The primary function of the U.S. Marshals is the protection of the courts, the judicial branch of government. Part of that is going to court, bringing prisoners to court and making sure that the Midland Courthouse is secure.

But the U.S. Marshal's mean a lot more to our society.

"In my opinion, we are very important, we take people off the street that are endangering citizens of the U.S.," Sheets said. "It's pretty satisfying knowing that you are working to clean things up and keep people safe."

The number of people they are putting behind bars has increased.

"We went from 400 a year. Now we are at 1,200 a year," Jason Schwaninger, with the Midland U.S. Marshals Service, said.

"Law enforcement, in general, our normal day is everybody else's worst day," Sheets said. "We show up to your house, that is your worst but that's our normal."

But all that hard work pays off.

"There was a guy who back in 2008, he had murdered his boss with a shotgun and changed his identity. It took him 18 years to catch him but once it got to U.S. Marshals, it took two weeks." Schwaninger said.

U.S. Marshals are given certain guidelines on the crimes they have to focus on such as homicide, kidnapping, sexual assault and more. A list of 20 different kinds of crimes they look for.

However, Sheets says, "a U.S. Marshal can enforce all federal laws. We can cover everything."

There isn't always two marshals working together all the time but they never work alone.

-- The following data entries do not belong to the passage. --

$ cat src/rtl/simplez_pkg.sv
// Shared constants and types for the Simplez peripheral slice.
// Bus widths, peripheral addresses and the UART transmit FSM encoding.
package simplez_pkg;

  localparam int DATAW      = 12;
  localparam int ADDRW      = 9;
  localparam int BAUDW      = 10;
  localparam int FIFO_DEPTH = 4;

  localparam logic [ADDRW-1:0] ADDR_UART_DATA = 9'o101;
  localparam logic [ADDRW-1:0] ADDR_UART_STAT = 9'o102;

  typedef enum logic [1:0] {
    TX_IDLE  = 2'd0,
    TX_START = 2'd1,
    TX_DATA  = 2'd2,
    TX_STOP  = 2'd3
  } tx_state_e;

  function automatic logic [DATAW-1:0] pack_status(input logic ovf, input logic busy,
                                                   input logic ready);
    return {{(DATAW-3){1'b0}}, ovf, busy, ready};
  endfunction

endpackage

$ cat src/rtl/simplez_fifo.sv
// Four-entry byte FIFO clocked on the falling edge like the Simplez CPU.
// A push into a full FIFO is accepted only when a pop frees a slot on the same edge.
module simplez_fifo
  import simplez_pkg::*;
(
  input  logic       clk,
  input  logic       rstn,
  input  logic       push_i,
  input  logic       pop_i,
  input  logic [7:0] wdata_i,
  output logic [7:0] rdata_o,
  output logic       full_o,
  output logic       empty_o,
  output logic [2:0] count_o
);

  logic [7:0] mem_q [FIFO_DEPTH];
  logic [1:0] wptr_q, wptr_d;
  logic [1:0] rptr_q, rptr_d;
  logic [2:0] count_q, count_d;
  logic       push_ok;
  logic       pop_ok;

  assign full_o  = (count_q == 3'd4);
  assign empty_o = (count_q == 3'd0);
  assign count_o = count_q;
  assign rdata_o = mem_q[rptr_q];

  assign pop_ok  = pop_i && !empty_o;
  assign push_ok = push_i && (!full_o || pop_ok);

  always_comb begin
    wptr_d  = wptr_q + 2'(push_ok);
    rptr_d  = rptr_q + 2'(pop_ok);
    count_d = count_q + 3'(push_ok) - 3'(pop_ok);
  end

  always_ff @(negedge clk) begin
    if (!rstn) begin
      wptr_q  <= 2'd0;
      rptr_q  <= 2'd0;
      count_q <= 3'd0;
    end else begin
      wptr_q  <= wptr_d;
      rptr_q  <= rptr_d;
      count_q <= count_d;
    end
  end

  // Storage carries no reset; only the pointers and count define occupancy.
  always_ff @(negedge clk) begin
    if (rstn && push_ok) begin
      mem_q[wptr_q] <= wdata_i;
    end
  end

endmodule

$ cat src/rtl/simplez_uart_tx.sv
// Simplez bus-mapped 8N1 UART transmitter with a 4-byte FIFO.
// Data register pushes bytes; status register reports {ovf, busy, ready}.
module simplez_uart_tx
  import simplez_pkg::*;
#(
  parameter int               BAUD_DIV  = 104,
  parameter logic [ADDRW-1:0] ADDR_DATA = ADDR_UART_DATA,
  parameter logic [ADDRW-1:0] ADDR_STAT = ADDR_UART_STAT
) (
  input  logic             clk,
  input  logic             rstn,
  input  logic [ADDRW-1:0] addr,
  input  logic             wr,
  input  logic             rd,
  input  logic [DATAW-1:0] data_in,
  output logic [DATAW-1:0] data_out,
  output logic             tx
);

  localparam logic [BAUDW-1:0] BAUD_RELOAD = BAUDW'(BAUD_DIV - 1);

  tx_state_e        state_q, state_d;
  logic [7:0]       shift_q, shift_d;
  logic [BAUDW-1:0] baud_q, baud_d;
  logic [2:0]       bit_q, bit_d;
  logic             tx_q, tx_d;
  logic             ovf_q, ovf_d;

  logic             data_wr;
  logic             stat_rd;
  logic             fifo_pop;
  logic             fifo_full;
  logic             fifo_empty;
  logic [2:0]       fifo_count;
  logic [7:0]       fifo_head;
  logic             period_end;
  logic             drop;
  logic             busy;
  logic             ready;
  logic             unused_data_hi;

  assign data_wr        = wr && (addr == ADDR_DATA);
  assign stat_rd        = rd && (addr == ADDR_STAT);
  assign unused_data_hi = ^data_in[DATAW-1:8];

  simplez_fifo u_fifo (
    .clk     (clk),
    .rstn    (rstn),
    .push_i  (data_wr),
    .pop_i   (fifo_pop),
    .wdata_i (data_in[7:0]),
    .rdata_o (fifo_head),
    .full_o  (fifo_full),
    .empty_o (fifo_empty),
    .count_o (fifo_count)
  );

  // A push is lost only when the FIFO is full and the FSM is not freeing a slot.
  assign drop = data_wr && fifo_full && !fifo_pop;

  always_comb begin
    ovf_d = ovf_q;
    if (drop) begin
      ovf_d = 1'b1;
    end else if (stat_rd) begin
      ovf_d = 1'b0;
    end
  end

  always_ff @(negedge clk) begin
    if (!rstn) begin
      state_q <= TX_IDLE;
      shift_q <= 8'd0;
      baud_q  <= '0;
      bit_q   <= 3'd0;
      tx_q    <= 1'b1;
      ovf_q   <= 1'b0;
    end else begin
      state_q <= state_d;
      shift_q <= shift_d;
      baud_q  <= baud_d;
      bit_q   <= bit_d;
      tx_q    <= tx_d;
      ovf_q   <= ovf_d;
    end
  end

  assign period_end = (baud_q == '0);

  always_comb begin
    state_d  = state_q;
    shift_d  = shift_q;
    baud_d   = baud_q;
    bit_d    = bit_q;
    fifo_pop = 1'b0;
    case (state_q)
      TX_IDLE: begin
        if (!fifo_empty) begin
          fifo_pop = 1'b1;
          shift_d  = fifo_head;
          baud_d   = BAUD_RELOAD;
          state_d  = TX_START;
        end
      end
      TX_START: begin
        if (period_end) begin
          baud_d  = BAUD_RELOAD;
          bit_d   = 3'd0;
          state_d = TX_DATA;
        end else begin
          baud_d = baud_q - BAUDW'(1);
        end
      end
      TX_DATA: begin
        if (period_end) begin
          baud_d  = BAUD_RELOAD;
          shift_d = shift_q >> 1;
          if (bit_q == 3'd7) begin
            state_d = TX_STOP;
          end else begin
            bit_d = bit_q + 3'd1;
          end
        end else begin
          baud_d = baud_q - BAUDW'(1);
        end
      end
      TX_STOP: begin
        // Chain straight into the next start bit so queued bytes leave no idle gap.
        if (period_end) begin
          baud_d = BAUD_RELOAD;
          if (!fifo_empty) begin
            fifo_pop = 1'b1;
            shift_d  = fifo_head;
            state_d  = TX_START;
          end else begin
            state_d = TX_IDLE;
          end
        end else begin
          baud_d = baud_q - BAUDW'(1);
        end
      end
      default: state_d = TX_IDLE;
    endcase
  end

  // Line level is registered from the next state so tx changes exactly on the state edge.
  always_comb begin
    tx_d = 1'b1;
    case (state_d)
      TX_IDLE:  tx_d = 1'b1;
      TX_START: tx_d = 1'b0;
      TX_DATA:  tx_d = shift_d[0];
      TX_STOP:  tx_d = 1'b1;
      default:  tx_d = 1'b1;
    endcase
  end

  always_comb begin
    busy     = (state_q != TX_IDLE) || !fifo_empty;
    ready    = (fifo_count < 3'd4);
    data_out = stat_rd ? pack_status(ovf_q, busy, ready) : '0;
  end

  assign tx = tx_q;

endmodule

$ cat config.mk
export PLATFORM = sky130hd
export DESIGN_NAME = simplez_uart_tx
export DESIGN_NICKNAME = d
export VERILOG_FILES = /design/src/rtl/simplez_pkg.sv /design/src/rtl/simplez_fifo.sv /design/src/rtl/simplez_uart_tx.sv
export SDC_FILE = /design/constraint.sdc
export NUM_CORES = 1
export LEC_CHECK = 0
export BUFFER_PORTS_ARGS = -buffer_cell sky130_fd_sc_hd__buf_4
export CAP_MARGIN = 20
export CORE_UTILIZATION = 30
export CTS_CLUSTER_DIAMETER = 200
export CTS_CLUSTER_SIZE = 20
export DETAILED_ROUTE_END_ITERATION = 10
export GPL_TIMING_DRIVEN = 0
export PLACE_DENSITY = 0.5
export SETUP_SLACK_MARGIN = 0.5
export SYNTH_ARGS = -nofsm -noshare
export SYNTH_HDL_FRONTEND = slang
export SYNTH_SLANG_ARGS = --single-unit
$ cat constraint.sdc
create_clock -name clk -period 6.6 [get_ports clk]
set_input_delay 1.32 -clock clk [delete_from_list [all_inputs] [get_ports clk]]
set_output_delay 1.32 -clock clk [all_outputs]
set_load 0.05 [all_outputs]
==> results.toml, run 1 <==
[place]
gpl.final_weighted_congestion = 0.7664
place.detailed.hpwl_um = 4375
placed_area_um2 = 3521
io_buffers = 23

[synthesis]
async_flop_share = 0
synth_largest_area_cell = "edfxtp_1"
yosys_most_used_dff = "edfxtp_1"
syn_inst = 276
synth-warning-count = 0
avgSynthCellArea_um2 = 11.17
synth-seq-cells = 64
sequential_fraction_of_the_synthesis_area = 0.5195
synth_enable_flop_cells = 32
ys_types = 54
synth_cell_area_um2 = 3083
synth.area.top_cells = "edfxtp_1 31%, dfxtp_1 21%, mux4_2 5.8%"
synthDominantCellAreaShare = 0.3117

[route]
vias = 2506
detailedRoute.firstPassIterationCount = 4
remaining_drcs = 0
totalWireLength_um = 6779
dr.first_iter.drc_count = 69
post_drt_via_cell_ratio = 4.702
routedWlPerCell_um = 12.72
ant_nets = 0

[global_route]
maximum_number_of_pins_on_one_net_before_global_route_repair = 14
wire_length_of_the_first_global_routing_pass_um = 11600
gr-total-overflow = 0
groute.usage.overall = 0.1447
antenna_found_initial = 0
grt_pass1_vias = 2659

[final_layout]
finish.instance_area_um2 = 4143
area_delta_synth_final_pct = 34.37
diodes = 0
fillerInstances = 989
design.final.nets = 432
drive_gt1_frac = 0.2375

[clock_tree]
cts_tree = "yes"
cts.root.buffer_cell = "clkbuf_8"
clock_insertion_delay_worst_skew_ns = 0.40
clkTransAtPathRegs_ns = 0.04
tritoncts.num_buffers = 9
clk_path_buf_depth = 2
tritoncts_num_sinks = 64
ctsHtreeMaxLevel = 3

[die]
initial_utilization = 0.3125
fp-row-count = 36
die-width_um = 103.4
design.die.area_um2 = 10690
die_y_um = 103.4
ioPinCount = 38
core_area_um2 = 9864

[power_and_ir_drop]
cellPowerDensity_nw_per_um2 = 385.0
peakVddDrop_mv = 0.1592
power.leakage_nw = 1.795

[sta]
finalSetupViolCount = 0
timing.clock.skew_ns = 0.01722
finalSetupTns_ns = 0
slew_violations = 0
worst_slew_pin_slew_ns = 0.7948
rsz0062_at_grt = "yes"
timing.final.hold_violations = 0
hold-worst-slack_ns = 0.4580
timing.slew.headroom = 0.4701

[worst_setup_path]
required_time_at_the_endpoint_of_the_critical_path_ns = 5.28
worst_setup_path_start_kind = "flop"
worstPathArrival_ns = 4.81
timing.critical_path.fanout_max = 6
category_of_the_worst_setup_path_capture_point = "output port"
setup.worst_path.class = "flop to output port"

[run_status]
outcome = "finished, final reports clean"

[min_path]
min-delay-path-class = "flop to flop"

[job]
maxCapViolations = 0
kinds of logic (layout without fill, tap and decap cells):
logic type / after synthesis / after routing / share of synthesized area
simple gates: 101 / 101 / 0.1701
flops: 64 / 64 / 0.5195
compound gates: 53 / 53 / 0.1315
buf+inv: 30 / 146 / 0.04748
fa+ha+maj: 12 / 12 / 0.05114
mux: 9 / 9 / 0.06209
xor+xnor: 6 / 6 / 0.01705
other cells: 1 / 9 / 0.001216
worst max-delay path, stage by stage (launching register included):
cell       delay [ns]
dfxtp_2          0.33
inv_2            0.06
ha_4             0.16
buf_8            0.12
clkbuf_16        0.15
a21oi_4          0.13
buf_6            0.17
layer usage:
| metal | GRT usage | part of all wire |
|---|---|---|
| met5 | 0 | 0 |
| met1 | 0.1579 | 0.44 |
| met3 | 0.06519 | 0.044 |
| met4 | 0.1094 | 0.017 |
| met2 | 0.2211 | 0.50 |
report_power, final:
part | switching, mW | internal [mW] | total (mW)
Clock | 0.279 | 0.196 | 0.474
Combinational | 0.339 | 0.255 | 0.594
Sequential | 0.0531 | 0.474 | 0.527
Total | 0.670 | 0.925 | 1.60
registers in the layout, indices dropped and copies added, names as in the netlist:
signal and cells:
bit_q 3, tx 1, u_fifo.wptr_q 2, u_fifo.rptr_q 2
shift_q 8, state_q 2, u_fifo.count_o 3, u_fifo.mem_q 32
baud_q 10, ovf_q 1
cell type report:
cell class	count	area (µm²)	share of cell area
Timing Repair Buffer	37	306.5	0.07400
Clock buffer	9	123.9	0.02990
Buffer	18	135.1	0.03262
Clock inverter	71	304.0	0.07339
Multi-Input combinational cell	190	1456	0.3516
Inverter	11	43.79	0.01057
Sequential cell	64	1607	0.3878
Tap cell	133	166.4	0.04017
cell usage after synthesis, drive strengths merged (2+ instances only):
library cell  instances
clkbuf                7
edfxtp               32
inv                  12
nand4                 8
and2                  5
o21ai                11
xnor2                 4
nor4b                 3
a21oi                 9
nor2                 30
xor2                  2
or3                   3
a31oi                 5
nor3                 14
nor3b                 4
o31ai                 3
nor4                  2
o311a                 2
a22oi                 2
a311oi                2
ha                   11
mux4                  8
dfxtp                32
nand3                 8
a221o                 6
nand2                17
a211oi                2
buf                  11
layout by cell type (no fill, tap or decap), types with 9 or more instances in the layout:
master,instances
clkbuf_8,9
edfxtp_1,32
nor2_1,30
nand2_1,16
nor3_1,11
o21ai_0,11
buf_4,43
dfxtp_1,30
conb_1,9
inv_1,73
ha_1,10
stage by stage:
stage               utilization  total power [mW]  setup WS (ns)  instances
floorplan                     -             1.000         0.3489        284
global placement         0.3569             1.121        -0.1476        440
detailed placement       0.3569             1.125        -0.1431        440
CTS                      0.4134             1.597         0.3918        527
global route             0.4200             1.751         0.4144        533
finish                   0.4200             1.595         0.4702        533
final timing paths:
kind / cells after the start / to / slack (ns) / from
setup reg to reg: 11 / tx / 3.55 / baud_q[0]
hold reg to reg: 1 / shift_q[7] / 0.46 / shift_q[7]
setup / recovery: 6 / data_out[1] / 0.47 / state_q[0]
hold / removal: 1 / shift_q[7] / 0.46 / shift_q[7]
what timing repair did:
action,in CTS,in global routing
setup endpoints to repair,35,35
pin swaps,6,2
buffers inserted,8,6
hold buffers,0,0
resized for setup,15,6
Note: power is estimated with default switching activity, not from simulation.
==> inputs of run 2 (changes only) <==
SYNTH_HIERARCHICAL = 1   (was unset)
clock period = 7.7 ns   (was 6.6 ns; I/O delays follow)
==> results.toml, run 2 <==
[route]
remaining_drcs = 0
vias = 2343
dr.first_iter.drc_count = 82
ant_nets = 0
detailroute.wirelength.met3_um = 284
dr.max_layer_used = "met4"
routedWlPerCell_um = 12.26
totalWireLength_um = 6290
post_drt_via_cell_ratio = 4.567
detailedRoute.firstPassIterationCount = 4
detailroute.wirelength.met2_um = 3017
detail_route.wirelength.met1_um = 2847

[global_route]
antenna_found_initial = 0
maximum_number_of_pins_on_one_net_before_global_route_repair = 18
wire_length_of_the_first_global_routing_pass_um = 10730
grt_pass1_vias = 2471
gr-total-overflow = 0
groute.usage.overall = 0.1255

[final_layout]
largest_reg_flops = 32
diodes = 0
area_delta_synth_final_pct = 29.10
design.final.nets = 412
layout_top_registers = "u_fifo/mem_q: 32 flops, baud_q: 10 flops, shift_q: 8 flops"
final_common_cell = "inv_1"
regMostFlops = "u_fifo/mem_q"
drive_gt1_frac = 0.2237
layout.cells.most_common_list = "74 x inv_1, 38 x buf_4, 32 x dfxtp_1, 32 x edfxtp_1, 24 x nor2_1"

[worst_setup_path]
path_delay_family = "simple AND/OR/NAND/NOR gates"
setup.worst_path.class = "input pin to flop"
timing.reg2reg.setup_slack_ns = 4.34
crit_top_cell = "buf_4"
path_depth = 7
path_cells = "buf_4, nor4b_2, nand2_1, nor3_4, buf_4, nand3b_1, nor3b_2"
timing.critical_path.fanout_max = 8
critPathSlowestCell = "nor3b_2"
category_of_the_worst_setup_path_capture_point = "flop"
worst_setup_path_start_kind = "input pin"
worst_r2r_path_depth = 12
required_time_at_the_endpoint_of_the_critical_path_ns = 3.85
crit_path_max_incr_delay_ns = 0.68
regToRegStartpoint = "baud_q[0]"
worstPathArrival_ns = 3.29
regToRegEndpoint = "u_fifo/count_o[2]"
path_buf_inv = 2
timing.critical_path.to = "u_fifo/mem_q[1][2]"
worstSetupStartpoint = "addr[4]"

[power_and_ir_drop]
cellPowerDensity_nw_per_um2 = 321.1
peakVddDrop_mv = 0.2529
power.leakage_nw = 1.787

[die]
initial_utilization = 0.3133
design.die.area_um2 = 10760
fp-row-count = 36
die_y_um = 103.7
die-width_um = 103.7
core_area_um2 = 9910
ioPinCount = 38

[synthesis]
synth_common_cells = "32 x dfxtp_1, 32 x edfxtp_1, 24 x nor2_1"
synth.area.top_cells = "edfxtp_1 31%, dfxtp_1 21%, mux4_2 5.8%"
synth_cell_area_um2 = 3104
ys_types = 54
syn_inst = 268
avgSynthCellArea_um2 = 11.58
synth-seq-cells = 64
sequential_fraction_of_the_synthesis_area = 0.5159
synthDominantCellAreaShare = 0.3096
yosys_most_used_dff = "edfxtp_1"
async_flop_share = 0
synth-warning-count = 6
synth_enable_flop_cells = 32
synth_largest_area_cell = "edfxtp_1"

[sta]
worst_slew_pin_slew_ns = 0.8327
hold-worst-slack_ns = 0.4511
finalSetupTns_ns = 0
worst_slack_ns = 0.5606
timing.slew.headroom = 0.4375
finalSetupViolCount = 0
slew_violations = 0
rsz0062_at_grt = "yes"
timing.final.hold_violations = 0
timing.clock.skew_ns = 0.02042

[place]
place.detailed.hpwl_um = 4205
gpl.final_weighted_congestion = 0.7458
io_buffers = 24
preCtsSetupSlack_ns = 0.07859

[clock_tree]
cts.root.buffer_cell = "clkbuf_8"
tritoncts.num_buffers = 9
clk_path_buf_depth = 2
tritoncts_num_sinks = 64
clock_insertion_delay_worst_skew_ns = 0.40
cts_tree = "yes"
ctsHtreeMaxLevel = 3
clkTransAtPathRegs_ns = 0.03

[min_path]
min-delay-path-class = "flop to flop"

[run_status]
outcome = "finished, final reports clean"

[job]
maxCapViolations = 0
[run 2: changes by cell type after synthesis, sizes merged, moves of 3 or more]
cell / previous run / this run
xor2: 2 / 5
nor2: 30 / 25
o21ai: 11 / 14
nand4: 8 / 1
and2: 5 / 10
mux2i: 0 / 9
buf: 11 / 14
nand2: 17 / 11
a221o: 6 / 0
a22o: 0 / 6
[run 2: logic make-up after synthesis]
family / after synthesis / synth area share
adder cells (fa/ha/maj): 12 / 0.05079
AO/OA/AOI/OAI: 44 / 0.1004
AND/OR/NAND/NOR: 87 / 0.1568
multiplexers: 19 / 0.09432
buffers and inverters: 32 / 0.05522
other: 1 / 0.001208
flip-flops: 64 / 0.5159
XOR/XNOR: 9 / 0.02539
[run 2: worst min path at each step]
stage,startpoint,end,slack (ns),depth (start not counted)
finish,ovf_q,ovf_q,0.45,2
floorplan,ovf_q,ovf_q,0.43,2
global placement,ovf_q,ovf_q,0.44,2
global route,ovf_q,ovf_q,0.48,2
CTS,ovf_q,ovf_q,0.45,2
detailed placement,ovf_q,ovf_q,0.45,2
[run 2: what timing repair did]
action,4_1_cts,5_1_grt
resized for setup,3,3
setup endpoints to repair,5,3
buffers inserted,0,1
pin swaps,0,1
hold buffers,0,0
[run 2: through the flow]
stage          std cells  power [mW]    util  area (µm²)
2_1_floorplan        276      0.7849       -        3167
3_3_place_gp         433      0.8913  0.3545        3513
3_5_place_dp         434      0.8856  0.3553        3521
4_1_cts              512       1.317  0.4025        3989
5_1_grt              513       1.397  0.4044        4008
6_report             513       1.287  0.4044        4008
[run 2: final cells by class]
cell class	instances	area (µm²)
fill	1005	5902
sequential	64	1602
multi-input combinational	180	1410
clock inverter	71	342.8
timing repair buffer	26	195.2
tap	133	166.4
buffer	19	126.4
clock buffer	9	123.9
inverter	11	41.29
[run 2: metal layers]
metal  GRT usage  up-vias
met1      0.1386     1098
met2      0.1918       57
met4     0.09796        0
met5           0        -
li1            -     1174
met3     0.05160       14
[run 2: report_power, final]
part,internal [mW],switching [mW]
combinational,0.159,0.248
clock,0.230,0.227
sequential,0.387,0.0354
[run 2: tightest hold or removal path: stages (launching register included)]
cell     delay, ns
dfxtp_1       0.30
nand2_1       0.05
a21oi_1       0.05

Marshals partner with local law enforcement in order to get the guys they are looking for and in exchange also help out with local warrants as well.

With all their resources, they can close a case in a matter of just a few hours.

"We work close to the Sheriff's Office and get new warrants every day. We worked on some sitting in a judge's desk that had been signed but not dropped off. However, a couple hours is typical."

Steve Clark, who is a supervisor with the Marshal's Office, will go out on cases as often as he can. Steve says it's a dicey work.

"Some guys are dangerous and some do everything they can to keep from going to jail. But if we do our job, they go to jail," Clark said.

There are about 4,000 U.S. Marshals for the entire U.S. and each one is appointed by the President.

All of the team in Midland/Odessa report to the U.S. Marshal, who sits in San Antonio. But they are responsible for the Midland/Pecos division that covers six counties.

But each marshal says they can depend on each other to get the job done and they like what they do.

"If we take care of it, we know our buddies are going to take care of it," Schwaninger said.

"We are similar to an undercover agent, up until we have to arrest and then you'll know who we are and our purpose," Sheets said.

The U.S. Marshals protect our society and bring felons to justice. They won't stop until they find the criminals.

"We're always out there. You may not see us because there is not that many of us but we are always out there doing our job," Clark said.